この高齢化社会危機論が広がっていった1980年代、国会でも問題になりました。 「いったいこの議場に65歳以上の方が何人いるでしょう」。議場は爆笑。そのときのデータは分かりませんが、前回の衆議院選挙(2017年)で当選した議員の当選当時65歳以上の人は96人。全議員(465人)の2割です。

国会議員だけではありません。全就業者数(6,465万人、2016年)のうち、60~64歳の者は8.1%、65~69歳の者は6.8%、70歳以上は5.1%です。就業者に占める高齢者の割合は年々増えていて、「みこし」の上から下りてきています(2017年版『高齢社会白書』)。

女性(15歳~64歳)はどうでしょう。

1986年の就業率は57.1%でしたが2016年には72.7%と増えている。15.6%も「みこし」の上から下りて、支える側に変わっているわけです。

また、「みこし」の上か下かその判断が難しい人たちがいます。

それは年収200万円以下の非正規労働者です。年収200万円以下では、納める税金や社会保険料が正規労働者よりも相当少ない。その非正規労働者が年々増えているわけです。

1984年は就業人口の15.3%、1990年には20%、2019年には37.8%と実に4割近くになっている。

このように、65歳以上を「支えられる人」とし20歳~64歳を「支える人」とするのは、事実と異なるのです。

ではどのように考えたらいいのでしょう。

それは、「働いている人」と「働いていない人」の比率で「支える」「支えられる」関係を捉えること。就業人口1人当たりの扶養人数、非就業者1人に対する就業者の割合をみるのです。

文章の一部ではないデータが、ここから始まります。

## config.mk

```make
export PLATFORM = sky130hd
export DESIGN_NAME = sms_mode_torque_sel
export DESIGN_NICKNAME = d
export VERILOG_FILES = /design/src/sms_pkg.sv /design/src/sms_mode_torque_sel.sv
export SDC_FILE = /design/constraint.sdc
export NUM_CORES = 1
export LEC_CHECK = 0
export ABC_CLOCK_PERIOD_IN_PS = 5500
export CORE_MARGIN = 2
export CORE_UTILIZATION = 50
export DETAILED_ROUTE_END_ITERATION = 8
export DONT_BUFFER_PORTS = 1
export GPL_TIMING_DRIVEN = 0
export PLACE_DENSITY = 0.71
export SLEW_MARGIN = 15
export SYNTH_ARGS = -nofsm -noshare
export SYNTH_HDL_FRONTEND = slang
export SYNTH_SLANG_ARGS = --single-unit
```

## constraint.sdc

```tcl
create_clock -name clk_sys -period 5.5 [get_ports clk_sys]
set_input_delay 1.1 -clock clk_sys [delete_from_list [all_inputs] [get_ports clk_sys]]
set_output_delay 1.1 -clock clk_sys [all_outputs]
set_load 0.1 [all_outputs]
```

働く人と働いていない人の比率はずっと1対1で推移しています。高齢者が増えるのは事実ですが、誇大宣伝なのです。

私たちは、「高齢化社会危機論」が登場した30年前から批判してきました。しかしマスコミも使った、政府の宣伝の影響力の方が大きく、今日なお多くの人が騙されています。

誤りをこっそり認める

総務省「自治体戦略2040構想研究会」*1)の第1次報告(2018年)を読んでいましたら、次のような記述があって驚いたんです・

「非就業者1人に対する就業者の人数(子どもを含む非就業者と就業者の比率)は0.9~1程度で推移しており、大きな変化はない」(28ページ)。

生産年齢人口と高齢者人口の比率を取り下げた訳ではないのですが、私たちの批判をこっそり受け入れたのです。

図表を見て下さい。

これは『厚生労働白書』(2017年)に載っていたグラフです。

青い線が「みこし図」と同じ、「高齢者1人を支える現役世代の人数」(生産年齢人口と高齢者人口の比率)ですが、オレンジ色の線は「非就業者1人に対する就業者の人数」です。1980年から2015年までだいたい1:1になっています。総務省の推計で2030年になってもやはり1:1なんです。

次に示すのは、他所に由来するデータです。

## config.mk

```make
export PLATFORM = sky130hd
export DESIGN_NAME = sos_top
export DESIGN_NICKNAME = d
export VERILOG_FILES = /design/src/rtl/sos_pkg.sv /design/src/rtl/sos_if.sv /design/src/rtl/sos_detect.sv /design/src/rtl/sos_top.sv
export VERILOG_INCLUDE_DIRS = /design/src /design/src/rtl
export SDC_FILE = /design/constraint.sdc
export NUM_CORES = 1
export LEC_CHECK = 0
export BUFFER_PORTS_ARGS = -buffer_cell sky130_fd_sc_hd__buf_2
export CAP_MARGIN = 10
export CELL_PAD_IN_SITES_DETAIL_PLACEMENT = 0
export CELL_PAD_IN_SITES_GLOBAL_PLACEMENT = 1
export CORE_UTILIZATION = 35
export CTS_BUF_LIST = sky130_fd_sc_hd__clkbuf_8
export DETAILED_ROUTE_END_ITERATION = 7
export GPL_TIMING_DRIVEN = 0
export PLACE_DENSITY_LB_ADDON = 0.15
export SETUP_SLACK_MARGIN = 0.1
export SLEW_MARGIN = 20
export SYNTH_ARGS = -nofsm -noshare
export SYNTH_HDL_FRONTEND = slang
export SYNTH_SLANG_ARGS = --single-unit
```

## constraint.sdc

```tcl
create_clock -name mclk_i -period 7.4 [get_ports mclk_i]
set_input_delay 0 -clock mclk_i [delete_from_list [all_inputs] [get_ports mclk_i]]
set_output_delay 0 -clock mclk_i [all_outputs]
set_load 0.05 [all_outputs]
```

このことを認めざるをえなかった。しかし、「高齢者1人を支える現役世代の人数」を取り下げることはしない。両論併記です。しかも、「非就業者1人に対する就業者の人数」の意味については一切解説しないわけです。「高齢化社会危機」の誇大宣伝が続いています。


*1)「自治体戦略2040構想」の課題は、「人口減少が深刻化し高齢者人口がピークを迎える2040年頃から逆算し顕在化する諸課題」は何かを提起し、対応策を打ちだすことにある。

 

「所得の再分配」を無視

「みこし図」が見落としているのは、「社会保障」の観点です。社会保障については「3-3.自己責任論(「自助・共助・公助」論)」のところでお話しますが、高齢者を支えるのは個人個人ではなく、政府が実施する社会保障によってです。

社会保障は、「所得の再分配」であり、所得の多い大企業や高額所得者には、より多く税負担させ、それを社会保障給付などの形で渡すことで、所得の低い人も生活できるようにすることです。

そうすれば、社会保障は十分に支えられるのです。